Barcelona efektowna i efektywna

Barcelona była zdecydowanym faworytem. Katalończycy w ostatnich meczach pokazali, ze są w wybornej formie. Najpierw w finale Superpucharu Hiszpanii odnieśli efektowne zwycięstwo nad Realem Madryt, a kilka dni później rozgromili w krajowym pucharze Betis Sewilla.

Dlatego kibice Barcelony byli przekonani, że podopieczni Hansiego Flicka nie będą mieli większych kłopotów z pokonaniem znajdującego się w dolnych rejonach tabeli Getafe. Rzeczywistość okazała się jednak zgoła inna od oczekiwań.

Reklama

Barcelona dobrze zaczęła

Lewandowski i jego koledzy mieli szansę zmniejszyć stratę do trzech punktów do prowadzącego w tabeli Atletico Madryt, które niespodziewanie przegrało z Leganes.

Początek meczu wręcz idealnie ułożył się dla gości. Gdy w 9. minucie Jules Kounde wykorzystał błąd bramkarza i kapitalne podanie Pedriego wydawało się, że Barcelonę czeka spacerek.

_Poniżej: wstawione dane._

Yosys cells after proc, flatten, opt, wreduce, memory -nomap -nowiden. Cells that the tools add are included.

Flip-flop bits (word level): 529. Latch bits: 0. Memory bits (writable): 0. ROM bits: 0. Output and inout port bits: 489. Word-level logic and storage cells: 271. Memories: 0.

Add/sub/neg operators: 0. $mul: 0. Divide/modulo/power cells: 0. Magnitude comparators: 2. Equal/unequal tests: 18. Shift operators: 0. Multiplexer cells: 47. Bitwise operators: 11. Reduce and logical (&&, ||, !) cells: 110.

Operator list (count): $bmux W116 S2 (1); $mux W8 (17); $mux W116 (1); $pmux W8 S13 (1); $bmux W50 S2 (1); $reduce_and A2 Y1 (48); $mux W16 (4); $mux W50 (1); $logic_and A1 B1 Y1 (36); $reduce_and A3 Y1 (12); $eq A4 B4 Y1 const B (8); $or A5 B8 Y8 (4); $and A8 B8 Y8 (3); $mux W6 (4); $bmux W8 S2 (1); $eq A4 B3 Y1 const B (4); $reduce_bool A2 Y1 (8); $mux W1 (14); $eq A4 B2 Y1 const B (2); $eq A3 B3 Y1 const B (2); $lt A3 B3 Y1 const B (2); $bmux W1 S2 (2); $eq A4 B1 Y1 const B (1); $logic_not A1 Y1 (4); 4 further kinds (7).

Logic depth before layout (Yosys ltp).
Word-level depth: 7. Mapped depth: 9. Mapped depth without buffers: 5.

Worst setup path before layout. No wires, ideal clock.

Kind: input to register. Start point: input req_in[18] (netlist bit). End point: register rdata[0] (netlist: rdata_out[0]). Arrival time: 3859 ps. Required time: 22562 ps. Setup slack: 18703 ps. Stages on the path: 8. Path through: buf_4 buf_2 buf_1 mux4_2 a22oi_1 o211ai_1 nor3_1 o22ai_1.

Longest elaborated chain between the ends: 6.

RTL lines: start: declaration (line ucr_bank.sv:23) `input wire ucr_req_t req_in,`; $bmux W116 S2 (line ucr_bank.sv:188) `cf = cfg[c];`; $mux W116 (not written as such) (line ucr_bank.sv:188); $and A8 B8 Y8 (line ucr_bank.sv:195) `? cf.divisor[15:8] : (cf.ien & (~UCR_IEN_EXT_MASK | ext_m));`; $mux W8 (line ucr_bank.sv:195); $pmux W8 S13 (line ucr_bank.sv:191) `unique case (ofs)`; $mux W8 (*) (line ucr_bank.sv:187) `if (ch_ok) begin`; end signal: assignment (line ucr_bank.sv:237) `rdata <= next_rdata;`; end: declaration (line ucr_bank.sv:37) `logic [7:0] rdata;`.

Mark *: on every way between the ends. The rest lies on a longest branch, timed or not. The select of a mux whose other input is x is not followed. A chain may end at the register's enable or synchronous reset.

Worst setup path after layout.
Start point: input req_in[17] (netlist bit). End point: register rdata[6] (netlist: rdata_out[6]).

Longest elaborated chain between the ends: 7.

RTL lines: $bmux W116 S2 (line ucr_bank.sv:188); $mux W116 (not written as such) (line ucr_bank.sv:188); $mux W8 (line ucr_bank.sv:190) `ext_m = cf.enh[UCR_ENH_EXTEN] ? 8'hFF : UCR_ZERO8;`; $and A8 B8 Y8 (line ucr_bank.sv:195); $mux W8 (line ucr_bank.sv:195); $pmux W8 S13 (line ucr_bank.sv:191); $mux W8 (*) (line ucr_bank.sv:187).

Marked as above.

Niewykorzystane sytuacje zemściły się na Barcelonie

Po objęciu prowadzenia Katalończycy mieli kilka okazji do podwyższenia wyniku, ale wszystkie zmarnowali. Najlepszej nie wykorzystał Raphinha.

Chwilę później "pudło" Brazylijczyka zemściło się na jego drużynie. W 34. minucie do siatki trafił Mauro Arambarri i stadion oszalał z radości.

Lewandowski zaliczył "pudło"

Piłkarze Barcelony od razu po stracie gola rzucili się do ataku. Za wszelką cenę dążyli do zdobycia bramki jeszcze przed przerwą. Bliski wpisana na listę strzelców w 41. minucie był Lewandowski.

Lider klasyfikacji strzelców ligi hiszpańskiej uderzył piłkę głową w kierunku dalszego słupka, ale minimalnie chybił.

Lewandowski zdjęty z boiska

Była to jedyna okazja do zdobycia bramki jaką w tym meczu miał Lewandowski. Polak nie miał "łatwego życia". Gospodarze od pierwszego gwizdka sędziego mocno skupiali się na blokowaniu dostępu do swojej pola karnego. Długimi fragmentami bronili się aż siedmioma zawodnikami w linii obrony.

Twardo grający zawodnicy Getafe nie przebierali w środkach, by uprzykrzyć Lewandowskiemu pobyt na murawie. W efekcie widzący bezradność swojego napastnika trener Barcelony zdecydował się na jego zmianę. W 81. minucie Lewandowskiego na boisku zastąpił Ferran Torres.

Zmiennikowi kapitana reprezentacji Polski też nie udało się znaleźć drogi do bramki Getafe i ostatecznie mecz zakończył się podziałem punktów, który w pełni zadowala tylko gospodarzy.

Reklama

Real może wskoczyć na fotel lidera

Po 20. rozegranych spotkaniach Barcelona ma na koncie 39 punktów i do prowadzącego Atletico traci pięć "oczek". Drugi z dorobkiem 43 punktów jest Real Madryt, ale "Królewscy" swój mecz z Las Palmas rozegrają w niedzielę i mają szansę wskoczyć na fotel lidera.